What is expected: Starting at the line containing "synth-edff-count 0 \" and ending at the line containing "after CTS |", print every line of the material below exactly, both ends included, and stop there.
★ ★ ★ ★ ★ ★ ★
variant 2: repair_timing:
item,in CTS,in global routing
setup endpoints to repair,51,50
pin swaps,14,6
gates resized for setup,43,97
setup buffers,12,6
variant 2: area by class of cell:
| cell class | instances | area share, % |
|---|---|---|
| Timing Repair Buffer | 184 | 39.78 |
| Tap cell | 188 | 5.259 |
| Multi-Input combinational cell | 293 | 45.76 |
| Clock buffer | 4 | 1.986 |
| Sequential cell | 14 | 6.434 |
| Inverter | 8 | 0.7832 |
## src/rtl/instr_sequencer.sv

```systemverilog
// Multi-cycle fetch/execute sequencer for the 9-bit-ISA core.
// Walks each instruction through FETCH -> EXEC (-> MEM) and drives the PC and the
// instruction-memory read strobe. From the decoder flags it issues the register-write
// strobe, runs the data-memory handshake with a timeout, and stops in HALT on the
// done instruction or on an error. It also keeps saturating cycle and retired-instruction
// counters for benchmarking.
module instr_sequencer #(
    parameter int PC_W        = 10,
    parameter int BR_W        = 6,
    parameter int START_PC    = 0,
    parameter int CNT_W       = 16,
    parameter int MEM_TIMEOUT = 15
) (
    input  logic              clk,
    input  logic              rst_n,
    input  logic              start,
    output logic              imem_rd,
    output logic [PC_W-1:0]   pc,
    input  logic              dec_branch,
    input  logic              dec_write_en,
    input  logic              dec_mem_read,
    input  logic              dec_mem_write,
    input  logic              dec_done,
    input  logic              br_taken,
    input  logic [BR_W-1:0]   br_offset,
    output logic              mem_req,
    input  logic              mem_ack,
    output logic              reg_we,
    output logic              busy,
    output logic              done,
    output logic              err,
    output logic [CNT_W-1:0]  cycle_cnt,
    output logic [CNT_W-1:0]  instr_cnt
);

    // The wait counter holds the number of MEM cycles already spent without an ack,
    // so it only has to reach MEM_TIMEOUT-1. The timeout fires in the MEM cycle where
    // the counter holds that value and there is still no ack.
    localparam int WAIT_W = (MEM_TIMEOUT > 1) ? $clog2(MEM_TIMEOUT) : 1;
    localparam logic [WAIT_W-1:0] WAIT_LAST  = WAIT_W'(MEM_TIMEOUT - 1);
    localparam logic [PC_W-1:0]   START_PC_V = PC_W'(START_PC);
    localparam logic [CNT_W-1:0]  CNT_MAX    = '1;
    localparam int EXT_W = PC_W - BR_W;

    typedef enum logic [2:0] {
        S_IDLE  = 3'd0,
        S_FETCH = 3'd1,
        S_EXEC  = 3'd2,
        S_MEM   = 3'd3,
        S_HALT  = 3'd4
    } state_t;

    state_t             state_reg, state_next;
    logic [PC_W-1:0]    pc_reg, pc_next;
    logic               err_reg, err_next;
    logic [CNT_W-1:0]   cycle_cnt_reg, cycle_cnt_next;
    logic [CNT_W-1:0]   instr_cnt_reg, instr_cnt_next;
    logic [WAIT_W-1:0]  wait_cnt_reg, wait_cnt_next;
    logic               load_reg, load_next;
    logic               start_low_reg;

    logic               start_rise;
    logic               retire;
    logic [PC_W-1:0]    pc_plus_one;
    logic [PC_W-1:0]    pc_branch;
    logic [PC_W-1:0]    br_offset_ext;

    // Saturating increment shared by both benchmark counters.
    function automatic logic [CNT_W-1:0] sat_inc(input logic [CNT_W-1:0] v);
        return (v == CNT_MAX) ? v : v + CNT_W'(1);
    endfunction

    // start_low_reg records that start was seen low in the previous cycle. It powers up
    // cleared, so a start held high through reset release is not treated as a new edge
    // until it has been observed low once.
    assign start_rise = start & start_low_reg;

    // Sign-extended branch offset; both PC candidates wrap naturally at 2^PC_W.
    assign br_offset_ext = {{EXT_W{br_offset[BR_W-1]}}, br_offset};
    assign pc_plus_one   = pc_reg + PC_W'(1);
    assign pc_branch     = pc_reg + br_offset_ext;

    // Moore outputs decoded directly from the state register.
    assign imem_rd   = (state_reg == S_FETCH);
    assign mem_req   = (state_reg == S_MEM);
    assign busy      = (state_reg == S_FETCH) || (state_reg == S_EXEC) || (state_reg == S_MEM);
    assign done      = (state_reg == S_HALT);
    assign err       = err_reg;
    assign pc        = pc_reg;
    assign cycle_cnt = cycle_cnt_reg;
    assign instr_cnt = instr_cnt_reg;

    // Register stage: state, PC, error flag, counters and the start-edge history.
    always_ff @(posedge clk or negedge rst_n) begin
        if (!rst_n) begin
            state_reg     <= S_IDLE;
            pc_reg        <= START_PC_V;
            err_reg       <= 1'b0;
            cycle_cnt_reg <= '0;
            instr_cnt_reg <= '0;
            wait_cnt_reg  <= '0;
            load_reg      <= 1'b0;
            start_low_reg <= 1'b0;
        end else begin
            state_reg     <= state_next;
            pc_reg        <= pc_next;
            err_reg       <= err_next;
            cycle_cnt_reg <= cycle_cnt_next;
            instr_cnt_reg <= instr_cnt_next;
            wait_cnt_reg  <= wait_cnt_next;
            load_reg      <= load_next;
            start_low_reg <= ~start;
        end
    end

    // Next-state logic, PC update, register-write strobe and counter updates.
    always_comb begin
        state_next     = state_reg;
        pc_next        = pc_reg;
        err_next       = err_reg;
        instr_cnt_next = instr_cnt_reg;
        wait_cnt_next  = wait_cnt_reg;
        load_next      = load_reg;
        reg_we         = 1'b0;
        retire         = 1'b0;
        cycle_cnt_next = busy ? sat_inc(cycle_cnt_reg) : cycle_cnt_reg;

        case (state_reg)
            S_IDLE, S_HALT: begin
                if (start_rise) begin
                    state_next     = S_FETCH;
                    pc_next        = START_PC_V;
                    err_next       = 1'b0;
                    cycle_cnt_next = '0;
                    instr_cnt_next = '0;
                end
            end

            S_FETCH: begin
                state_next = S_EXEC;
            end

            S_EXEC: begin
                if (dec_done) begin
                    // The done instruction retires but leaves the PC pointing at itself.
                    state_next = S_HALT;
                    retire     = 1'b1;
                end else if (dec_mem_read && dec_mem_write) begin
                    // A combined load+store cannot be sequenced; stop and flag it.
                    state_next = S_HALT;
                    err_next   = 1'b1;
                end else if (dec_mem_read || dec_mem_write) begin
                    // The load/store distinction is latched here so the ack cycle does
                    // not depend on the decoder output staying stable during MEM.
                    state_next    = S_MEM;
                    wait_cnt_next = '0;
                    load_next     = dec_mem_read;
                end else begin
                    reg_we     = dec_write_en;
                    pc_next    = (dec_branch && br_taken) ? pc_branch : pc_plus_one;
                    retire     = 1'b1;
                    state_next = S_FETCH;
                end
            end

            S_MEM: begin
                // An ack in the last permitted cycle still completes the access.
                if (mem_ack) begin
                    reg_we     = load_reg;
                    pc_next    = pc_plus_one;
                    retire     = 1'b1;
                    state_next = S_FETCH;
                end else if (wait_cnt_reg == WAIT_LAST) begin
                    err_next   = 1'b1;
                    state_next = S_HALT;
                end else begin
                    wait_cnt_next = wait_cnt_reg + WAIT_W'(1);
                end
            end

            default: begin
                state_next = S_IDLE;
            end
        endcase

        if (retire) begin
            instr_cnt_next = sat_inc(instr_cnt_reg);
        end
    end

endmodule
```

## config.mk

```make
export PLATFORM = sky130hd
export DESIGN_NAME = instr_sequencer
export DESIGN_NICKNAME = d
export VERILOG_FILES = /design/src/rtl/instr_sequencer.sv
export SDC_FILE = /design/constraint.sdc
export NUM_CORES = 1
export LEC_CHECK = 0
export BUFFER_PORTS_ARGS = -buffer_cell sky130_fd_sc_hd__buf_2
export CORE_ASPECT_RATIO = 1.1
export CORE_UTILIZATION = 50
export DETAILED_ROUTE_END_ITERATION = 6
export PLACE_DENSITY = 0.72
export REMOVE_ABC_BUFFERS = 1
export SLEW_MARGIN = 20
export SYNTH_ARGS = -nofsm -noshare
export SYNTH_HDL_FRONTEND = slang
export SYNTH_SLANG_ARGS = --single-unit
```

## constraint.sdc

```tcl
create_clock -name clk -period 2.3 [get_ports clk]
set_input_delay 0.115 -clock clk [delete_from_list [all_inputs] [get_ports clk]]
set_output_delay 0.115 -clock clk [all_outputs]
set_load 0.02 [all_outputs]
```

==> impl_metrics.tcl, run 1 <==
set metrics [dict create \
    final_area_sq_um 4000 \
    worstMarginPinSlew_ns 0.740 \
    viasPerCell 5.72 \
    r2r-start "pc[0]" \
    multiInputGateArea_sq_um 1980 \
    start_kind "flip-flop" \
    htree_levels 2 \
    leakagePower_nw 2.00 \
    fin_skew_ns 0.00599 \
    vdd_drop_max_uv 526 \
    utilization_pct 63.4 \
    syn_area_per_cell_sq_um 8.81 \
    root_buffer "clkbuf_8" \
    area_growth_pct 20.1 \
    yosys_warnings 0 \
    yosys_register_bits 52 \
    initialDrtViolationCount 169 \
    endpoint_kind "flip-flop" \
    reg2reg_slack_ns -0.08 \
    fin_nets 495 \
    ys_seq_area_share_pct 39.1 \
    cap_violations 0 \
    syn_inst 378 \
    gp_routability_congestion 0.864 \
    yosysTopAreaCell "dfrtp_1" \
    nFillCells 582 \
    ys.flop_type "dfrtp_1" \
    yosys-top-cells-count "dfrtp_1, nor2_1, nand2_1" \
    netlist_area_sq_um 3330 \
    dieArea_sq_um 6990 \
    drt_wl_total_microns 7840 \
    yosysUniqueCellTypes 58 \
    postPlaceCellArea_sq_um 3860 \
    dp_hpwl_microns 5950 \
    hp-class "in -> reg" \
    dr.pass1.iters 4 \
    violations "setup timing" \
    stdcell_count 543 \
    grt-ovfl-total 0 \
    fin_crit_ns 2.38 \
    power_density_nw_per_um2 801 \
    fp.dieW_microns 79.8 \
    start_util_pct 52.8 \
    relSlewSlack_pct 50.1 \
    crit_type "reg -> reg" \
    tns_ns -0.0834 \
    yosysMostFrequentCell "dfrtp_1" \
    period_share_pct 104 \
    clock_latency_ns 0.30 \
    core_area_sq_um 6310 \
    numCtsBuffers 5 \
    num_antenna_cells 0 \
    reg2reg_to "pc[8]" \
    rsz0062_at_grt "true" \
    num_io_pins 64 \
    grt_pass1_wl_microns 13100 \
    place_ws_ns -0.172 \
    rows 30 \
    grt_antenna_before_repair 0 \
    synth_top_area_share_pct 39.1 \
    setup.worst_path.end "pc[8]" \
    synth_top_cells_by_area "dfrtp_1, ha_1, nor2_1" \
    detail-route-antenna-nets 0 \
    grt_pass1_vias 2847 \
    crit_start "pc[0]" \
    required_ns 2.49 \
    report.final.hold_viol_count 0 \
    grt.total_usage_pct 23.7 \
    synth-edff-count 0 \
    drv_slew 0 \
    cp_max_fo 2 \
    status "finished with violations" \
    fin_ws_ns -0.0834 \
    via_count 3104 \
    async_flop_share_pct 100 \
    routedWlPerCell_microns 14.4 \
    cts_buffer_depth 2 \
    io_buffer_count 63 \
    setup_viol 1 \
    cts_tree "done" \
    cp.arrival_ns 2.58 \
    dieHeight_microns 87.6 \
    path_clk_slew_ns 0.09 \
    dp_cells 532 \
    layout-drive-gt1-share_pct 22.7 \
    grt_max_degree 31 \
    drc 0 \
    clock_sinks 52 \
    rr_worst_depth 8 \
    seq_area_sq_um 1300 \
    fmax_mhz 420 \
]
## how the worst min path moves through the flow
| stage | startpoint | slack (ns) | cells after the start | to |
|---|---|---|---|---|
| final | dec_mem_read | 0.11 | 3 | load_reg |
| after global routing | dec_mem_read | 0.14 | 3 | load_reg |
| after CTS | dec_mem_read | 0.11 | 3 | load_reg |
| after detailed placement | rst_n | 0.19 | 1 | cycle_cnt[14] |
| after global placement | rst_n | 0.19 | 1 | cycle_cnt[15] |
| after floorplan | rst_n | -0.18 | 0 | cycle_cnt[0] |
## layout by cell type (no fill, tap or decap), types with 7 or more instances in the layout
master / Yosys / final
and3_1: 10 / 10
xor2_1: 17 / 17
buf_4: 2 / 21
a21oi_1: 13 / 13
nand2_1: 37 / 37
buf_2: 0 / 63
inv_1: 11 / 11
dfrtp_1: 52 / 52
ha_1: 16 / 15
xnor2_1: 13 / 13
nor3_1: 7 / 7
o21ai_0: 26 / 26
nor2_1: 51 / 51
o31ai_1: 8 / 8
nand3_1: 28 / 28
nand4_1: 11 / 11
## timing repair
action	in CTS	in global routing
pin swaps	1	1
endpoints found under the setup margin	2	2
gates cloned	0	0
setup buffers	1	0
hold buffers	2	0
endpoints found under the hold margin	29	0
gates resized for setup	3	3
## cells by family (layout without fill, tap and decap cells)
group,Yosys count,in the layout,synth area share (%)
simple gates,171,171,25.0
fa+ha+maj,17,17,6.61
mux,4,4,1.20
compound gates,84,84,17.7
buf+inv,20,105,2.48
xor+xnor,30,30,7.89
flops,52,52,39.1
## layer usage
| metal | routed length, microns | track usage (%) | vias up |
|---|---|---|---|
| met1 | 3560 | 31.6 | 1487 |
| met2 | 3830 | 40.8 | 80 |
| met5 | 0 | 0 | - |
| met4 | 71 | 6.17 | 0 |
| met3 | 376 | 3.23 | 4 |
| li1 | - | - | 1533 |
## report_power, final
group	total (mW)	switching, mW	internal (mW)
clock network	0.514	0.301	0.213
logic	1.49	0.894	0.597
registers	1.20	0.146	1.05
## metrics by stage
stage          hold WS, ns  total power [mW]
2_1_floorplan       -0.181              2.15
3_3_place_gp         0.190              2.65
3_5_place_dp         0.193              2.68
4_1_cts              0.108              3.22
5_1_grt              0.135              3.46
6_report             0.112              3.21
## final cells by class
cell class / count / area share (%)
Clock inverter: 3 / 0.469
Clock buffer: 5 / 1.72
Tap cell: 80 / 2.50
Sequential cell: 52 / 32.5
Timing Repair Buffer: 86 / 12.3
Inverter: 11 / 1.03
Multi-Input combinational cell: 306 / 49.4
## critical path, stage by stage (launching register included)
cell	delay, ns
dfrtp_1	0.40
ha_2	0.19
fa_2	0.35
a21o_1	0.18
o21ba_1	0.19
o21a_1	0.19
o41a_1	0.32
xor2_1	0.15
a221o_1	0.31
Power figures use the tool's default switching activity.
==> inputs of run 2 (changes only) <==
- CORE_ASPECT_RATIO: 1.1 -> 1.2
- CTS_CLUSTER_DIAMETER: unset -> 200
==> impl_metrics.tcl, run 2 (same netlist as run 1, synthesis figures left out) <==
set metrics [dict create \
    grt_max_degree 31 \
    final_area_sq_um 4010 \
    leakagePower_nw 1.98 \
    cts_buffer_depth 2 \
    p_switching_mw 1.40 \
    gp_routability_congestion 0.890 \
    drc 0 \
    cp.arrival_ns 2.59 \
    report.final.hold_viol_count 0 \
    mostFrequentLayoutCells "buf_2, dfrtp_1, nor2_1" \
    whs_path_depth 3 \
    final_common_cell "buf_2" \
    grt_antenna_before_repair 0 \
    layout-drive-gt1-share_pct 22.6 \
    rows 32 \
    max_stage_delay_ns 0.40 \
    reg2reg_slack_ns -0.08 \
    relSlewSlack_pct 52.2 \
    cpMaxStageDelayCell "dfrtp_1" \
    power_density_nw_per_um2 815 \
    vdd_drop_max_uv 410 \
    fmax_mhz 420 \
    whs_ns 0.0842 \
    seqPwrFrac_pct 36.7 \
    grt_pass1_vias 2852 \
    period_share_pct 103 \
    dieArea_sq_um 7000 \
    r2r-start "pc[0]" \
    cap_violations 0 \
    fin_skew_ns 0.00838 \
    num_io_pins 64 \
    nFillCells 613 \
    crit_type "reg -> reg" \
    dr.pass1.iters 4 \
    drt_wl_total_microns 8000 \
    start_kind "flip-flop" \
    dp_hpwl_microns 5950 \
    num_antenna_cells 0 \
    via_count 3101 \
    worstMarginPinSlew_ns 0.717 \
    viasPerCell 5.68 \
    min_from "dec_mem_read" \
    start_util_pct 51.7 \
    routedWlPerCell_microns 14.7 \
    place_ws_ns -0.183 \
    clock_latency_ns 0.32 \
    core_area_sq_um 6450 \
    cts_tree "done" \
    hp-class "in -> reg" \
    rr_worst_depth 8 \
    fin_nets 493 \
    endpoint_kind "flip-flop" \
    fin_ws_ns -0.0784 \
    sw_frac_of_total_pct 42.8 \
    rsz0062_at_grt "true" \
    tns_ns -0.0784 \
    grt_pass1_wl_microns 13200 \
    cp_top_family "compound AO/OA/AOI/OAI gates" \
    clock_sinks 52 \
    crit_buf_inv 0 \
    crit_cells 8 \
    root_buffer "clkbuf_8" \
    violations "setup timing" \
    grt.total_usage_pct 23.6 \
    path_cells "ha_2 -> fa_2 -> a21o_1 -> o21ba_4 -> o21a_1 -> o41a_1 -> xor2_1 -> a221o_1" \
    cp_max_fo 2 \
    drv_slew 0 \
    path_clk_slew_ns 0.11 \
    htree_levels 2 \
    postPlaceCellArea_sq_um 3850 \
    status "finished with violations" \
    area_growth_pct 20.2 \
    io_buffer_count 63 \
    initialDrtViolationCount 151 \
    utilization_pct 62.2 \
    grt-ovfl-total 0 \
    clock_power_share_pct 17.4 \
    numCtsBuffers 5 \
    min_to "load_reg" \
    setup_viol 1 \
    detail-route-antenna-nets 0 \
    dieHeight_microns 91.4 \
    required_ns 2.51 \
    fp.dieW_microns 76.5 \
    reg2reg_to "pc[8]" \
    fin_crit_ns 2.38 \
    p_comb_share_pct 45.9 \
    p_int_mw 1.87 \
]
[run 2: worst register-to-register path, cell delays in order, from the launching register on]
cell and delay (ns):
dfrtp_1 0.40, ha_2 0.19, fa_2 0.34, a21o_1 0.19, o21ba_4 0.20, o21a_1 0.18
o41a_1 0.33, xor2_1 0.15, a221o_1 0.31
[run 2: cell type report]
type                       instances  area, sq um  area share [%]
tap                               85          106            2.65
inverter                          11         41.3            1.03
timing repair buffer              84          478            11.9
multi-input combinational        306         1980            49.5
clock inverter                     3         27.5           0.687
clock buffer                       5         68.8            1.72
sequential                        52         1300            32.5
[run 2: per-stage QoR]
stage / instances / power (mW)
after floorplan: 369 / 2.15
after global placement: 535 / 2.64
after detailed placement: 535 / 2.67
after CTS: 546 / 3.27
after global routing: 546 / 3.49
final: 546 / 3.27
[run 2: how the worst max path moves through the flow]
stage                     slack [ns]     to  start
after CTS                      -0.08  pc[8]  pc[0]
after global placement         -0.12  pc[8]  pc[0]
final                          -0.08  pc[8]  pc[0]
after detailed placement       -0.18  pc[8]  pc[0]
after global routing           -0.17  pc[8]  pc[0]
after floorplan                -0.24  pc[8]  pc[0]
[run 2: per-layer routing]
metal	vias to the layer above	track usage [%]	wire length (microns)
met5	-	0	0
met4	0	7.21	93
met3	9	4.02	290
met2	83	40.9	3930
met1	1486	29.7	3690
li1	1523	-	-
[run 2: power by group through the flow]
stage	sequential, mW	clock, mW	combinational, mW
2_1_floorplan	1.37	0	0.784
3_3_place_gp	1.21	0	1.43
3_5_place_dp	1.21	0	1.46
4_1_cts	1.20	0.590	1.48
5_1_grt	1.22	0.616	1.65
6_report	1.20	0.567	1.50
[run 2: what timing repair did]
| item | CTS | global route |
|---|---|---|
| hold endpoints to repair | 29 | 0 |
| pin swaps | 2 | 1 |
| hold buffers | 2 | 0 |
| endpoints found under the setup margin | 2 | 2 |
| setup buffers | 1 | 0 |
| gates resized for setup | 3 | 5 |
==> inputs of run 3 (changes only) <==
- SKIP_CTS_REPAIR_TIMING: unset -> 1
==> impl_metrics.tcl, run 3 (same netlist as run 1, synthesis figures left out) <==
set metrics [dict create \
    status "finished with violations" \
    violations "setup timing" \
    initialDrtViolationCount 146 \
    htree_levels 2 \
    num_io_pins 64 \
    layout-drive-gt1-share_pct 22.3 \
    cap_violations 0 \
    crit_cells 8 \
    reg2reg_slack_ns -0.09 \
    cpMaxStageDelayCell "dfrtp_1" \
    cp_max_fo 2 \
    grt-ovfl-total 0 \
    dp_hpwl_microns 5950 \
    mostFrequentLayoutCells "buf_2, dfrtp_1, nor2_1" \
    io_buffer_count 63 \
    dieHeight_microns 91.4 \
    reg2reg_to "pc[8]" \
    path_clk_slew_ns 0.11 \
    viasPerCell 5.64 \
    detail-route-antenna-nets 0 \
    clock_sinks 52 \
    cts_tree "done" \
    crit_type "reg -> reg" \
    fp.dieW_microns 76.5 \
    grt_pass1_vias 2854 \
    rr_worst_depth 8 \
    whs_path_depth 3 \
    worstMarginPinSlew_ns 0.721 \
    grt_pass1_wl_microns 13200 \
    fin_skew_ns 0.00877 \
    cp_top_family "compound AO/OA/AOI/OAI gates" \
    power_density_nw_per_um2 816 \
    num_antenna_cells 0 \
    dp_cells 535 \
    fin_ws_ns -0.0934 \
    max_stage_delay_ns 0.40 \
    period_share_pct 104 \
    final_common_cell "buf_2" \
    cp.arrival_ns 2.60 \
    numCtsBuffers 5 \
    start_kind "flip-flop" \
    drc 0 \
    min_to "load_reg" \
    path_cells "ha_2 -> fa_2 -> a21o_1 -> o21ba_1 -> o21a_1 -> o41a_1 -> xor2_1 -> a221o_1" \
    r2r-start "pc[0]" \
    drv_slew 0 \
    utilization_pct 62.1 \
    fmax_mhz 418 \
    core_area_sq_um 6450 \
    endpoint_kind "flip-flop" \
    tns_ns -0.0934 \
    min_from "dec_mem_read" \
    fin_nets 493 \
    setup_viol 1 \
    via_count 3081 \
    rows 32 \
    routedWlPerCell_microns 14.8 \
    required_ns 2.51 \
    gp_routability_congestion 0.890 \
    stdcell_count 546 \
    vdd_drop_max_uv 409 \
    crit_buf_inv 0 \
    fin_crit_ns 2.39 \
    relSlewSlack_pct 51.9 \
    start_util_pct 51.7 \
    hp-class "in -> reg" \
    grt.total_usage_pct 23.5 \
    cts_buffer_depth 2 \
    area_growth_pct 20.1 \
    dr.pass1.iters 5 \
    root_buffer "clkbuf_8" \
    dieArea_sq_um 7000 \
    leakagePower_nw 1.99 \
    clock_latency_ns 0.32 \
    rsz0062_at_grt "true" \
    report.final.hold_viol_count 0 \
    grt_antenna_before_repair 0 \
    grt_max_degree 31 \
    drt_wl_total_microns 8060 \
]
run 3: cell count changes in the layout (fill, tap and decap cells not counted):
cell,before,now
o21ba_1,0,1
o21ba_4,1,0
run 3: worst reg2reg max path, cell delays in order (launching register included):
cell     delay (ns)
dfrtp_1        0.40
ha_2           0.20
fa_2           0.34
a21o_1         0.20
o21ba_1        0.18
o21a_1         0.18
o41a_1         0.33
xor2_1         0.15
a221o_1        0.31
run 3: routing by layer:
| layer | part of all wire [%] | wire length (microns) | global-route usage (%) | up-vias |
|---|---|---|---|---|
| li1 | - | - | - | 1525 |
| met1 | 45 | 3660 | 29.4 | 1464 |
| met2 | 50 | 3990 | 41.0 | 83 |
| met3 | 4.0 | 319 | 4.02 | 9 |
| met4 | 1.2 | 93 | 7.37 | 0 |
| met5 | 0 | 0 | 0 | - |
run 3: stage by stage:
stage	worst slack, ns	area (sq um)	hold WS, ns	power (mW)
floorplan	-0.245	3290	-0.181	2.15
global placement	-0.122	3850	0.196	2.64
detailed placement	-0.183	3850	0.217	2.67
CTS	-0.201	3940	-0.134	3.25
global route	-0.197	4000	0.138	3.48
finish	-0.0934	4000	0.0833	3.27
★ ★ ★ ★ ★ ★ ★
Answer to this task:
    synth-edff-count 0 \
    drv_slew 0 \
    cp_max_fo 2 \
    status "finished with violations" \
    fin_ws_ns -0.0834 \
    via_count 3104 \
    async_flop_share_pct 100 \
    routedWlPerCell_microns 14.4 \
    cts_buffer_depth 2 \
    io_buffer_count 63 \
    setup_viol 1 \
    cts_tree "done" \
    cp.arrival_ns 2.58 \
    dieHeight_microns 87.6 \
    path_clk_slew_ns 0.09 \
    dp_cells 532 \
    layout-drive-gt1-share_pct 22.7 \
    grt_max_degree 31 \
    drc 0 \
    clock_sinks 52 \
    rr_worst_depth 8 \
    seq_area_sq_um 1300 \
    fmax_mhz 420 \
]
## how the worst min path moves through the flow
| stage | startpoint | slack (ns) | cells after the start | to |
|---|---|---|---|---|
| final | dec_mem_read | 0.11 | 3 | load_reg |
| after global routing | dec_mem_read | 0.14 | 3 | load_reg |
| after CTS | dec_mem_read | 0.11 | 3 | load_reg |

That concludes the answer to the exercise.